**config.mk**
```make
export PLATFORM = sky130hd
export DESIGN_NAME = serial_adder
export DESIGN_NICKNAME = d
export VERILOG_FILES = /design/src/rtl/serial_adder.sv
export SDC_FILE = /design/constraint.sdc
export NUM_CORES = 1
export LEC_CHECK = 0
export BUFFER_PORTS_ARGS = -buffer_cell sky130_fd_sc_hd__buf_2
export CAP_MARGIN = 20
export CORE_ASPECT_RATIO = 1.4
export CORE_UTILIZATION = 40
export DETAILED_ROUTE_END_ITERATION = 7
export HOLD_SLACK_MARGIN = 0.05
export PLACE_DENSITY = 0.59
export SLEW_MARGIN = 0
export SYNTH_ARGS = -nofsm -noshare
export SYNTH_HDL_FRONTEND = slang
export SYNTH_SLANG_ARGS = --single-unit
```
**constraint.sdc**
```tcl
create_clock -name clk -period 1.9 [get_ports clk]
set_input_delay 0.095 -clock clk [delete_from_list [all_inputs] [get_ports clk]]
set_output_delay 0.095 -clock clk [all_outputs]
set_load 0.02 [all_outputs]
```
**src/rtl/serial_adder.sv**
```systemverilog
// Bit-serial adder: one full-adder cell per clock, LSB first, IDLE -> RUN -> DONE.
// The sum and carry-out registers hold the last published result until the next one.
module serial_adder #(
  parameter int WIDTH = 8
) (
  input  logic             clk,
  input  logic             rst_n,
  input  logic             start,
  input  logic [WIDTH-1:0] a,
  input  logic [WIDTH-1:0] b,
  input  logic             cin,
  output logic             busy,
  output logic             done,
  output logic [WIDTH-1:0] sum,
  output logic             cout
);

  // Counter must reach WIDTH-1; $clog2 of WIDTH >= 2 always suffices.
  localparam int CNT_W = $clog2(WIDTH);

  typedef enum logic [1:0] {
    ST_IDLE = 2'd0,
    ST_RUN  = 2'd1,
    ST_DONE = 2'd2
  } state_t;

  state_t             state_r;
  state_t             state_s;
  logic [WIDTH-1:0]   opa_r;
  logic [WIDTH-1:0]   opb_r;
  logic [WIDTH-2:0]   psum_r;
  logic [WIDTH-1:0]   psum_next_s;
  logic               carry_r;
  logic [CNT_W-1:0]   cnt_r;
  logic [1:0]         fa_s;
  logic               last_bit_s;
  logic               busy_r;
  logic               done_r;
  logic [WIDTH-1:0]   sum_r;
  logic               cout_r;

  // Returns {carry, sum} of a single full-adder cell.
  function automatic logic [1:0] full_add(input logic x, input logic y, input logic c);
    logic s;
    logic co;
    s  = x ^ y ^ c;
    co = (x & y) | (c & (x ^ y));
    return {co, s};
  endfunction

  // One-bit adder cell, partial-sum shift value and last-bit detect.
  always_comb begin
    fa_s        = full_add(opa_r[0], opb_r[0], carry_r);
    psum_next_s = {fa_s[0], psum_r};
    last_bit_s  = (cnt_r == CNT_W'(WIDTH - 1));
  end

  // Next-state logic.
  always_comb begin
    state_s = state_r;
    case (state_r)
      ST_IDLE: begin
        if (start) begin
          state_s = ST_RUN;
        end else begin
          state_s = ST_IDLE;
        end
      end
      ST_RUN: begin
        if (last_bit_s) begin
          state_s = ST_DONE;
        end else begin
          state_s = ST_RUN;
        end
      end
      ST_DONE: state_s = ST_IDLE;
      default: state_s = ST_IDLE;
    endcase
  end

  // State register with registered status flags decoded from the next state.
  always_ff @(posedge clk or negedge rst_n) begin
    if (!rst_n) begin
      state_r <= ST_IDLE;
      busy_r  <= 1'b0;
      done_r  <= 1'b0;
    end else begin
      state_r <= state_s;
      busy_r  <= (state_s == ST_RUN);
      done_r  <= (state_s == ST_DONE);
    end
  end

  // Operand shifting, carry/counter update and result publication.
  always_ff @(posedge clk or negedge rst_n) begin
    if (!rst_n) begin
      opa_r   <= {WIDTH{1'b0}};
      opb_r   <= {WIDTH{1'b0}};
      psum_r  <= {(WIDTH-1){1'b0}};
      carry_r <= 1'b0;
      cnt_r   <= {CNT_W{1'b0}};
      sum_r   <= {WIDTH{1'b0}};
      cout_r  <= 1'b0;
    end else begin
      case (state_r)
        ST_IDLE: begin
          if (start) begin
            opa_r   <= a;
            opb_r   <= b;
            carry_r <= cin;
            cnt_r   <= {CNT_W{1'b0}};
          end else begin
            opa_r   <= opa_r;
            opb_r   <= opb_r;
            carry_r <= carry_r;
            cnt_r   <= cnt_r;
          end
        end
        ST_RUN: begin
          opa_r   <= {1'b0, opa_r[WIDTH-1:1]};
          opb_r   <= {1'b0, opb_r[WIDTH-1:1]};
          psum_r  <= psum_next_s[WIDTH-1:1];
          carry_r <= fa_s[1];
          cnt_r   <= cnt_r + CNT_W'(1);
          // Final bit: the complete result becomes visible together with DONE.
          if (last_bit_s) begin
            sum_r  <= psum_next_s;
            cout_r <= fa_s[1];
          end else begin
            sum_r  <= sum_r;
            cout_r <= cout_r;
          end
        end
        ST_DONE: begin
          cnt_r <= cnt_r;
        end
        default: begin
          cnt_r <= {CNT_W{1'b0}};
        end
      endcase
    end
  end

  assign busy = busy_r;
  assign done = done_r;
  assign sum  = sum_r;
  assign cout = cout_r;

endmodule

```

→ **Task requirements**
Go through the entries. Report every line that contains the word "single".

→ **Exercise answer**
export SYNTH_SLANG_ARGS = --single-unit
  // Returns {carry, sum} of a single full-adder cell.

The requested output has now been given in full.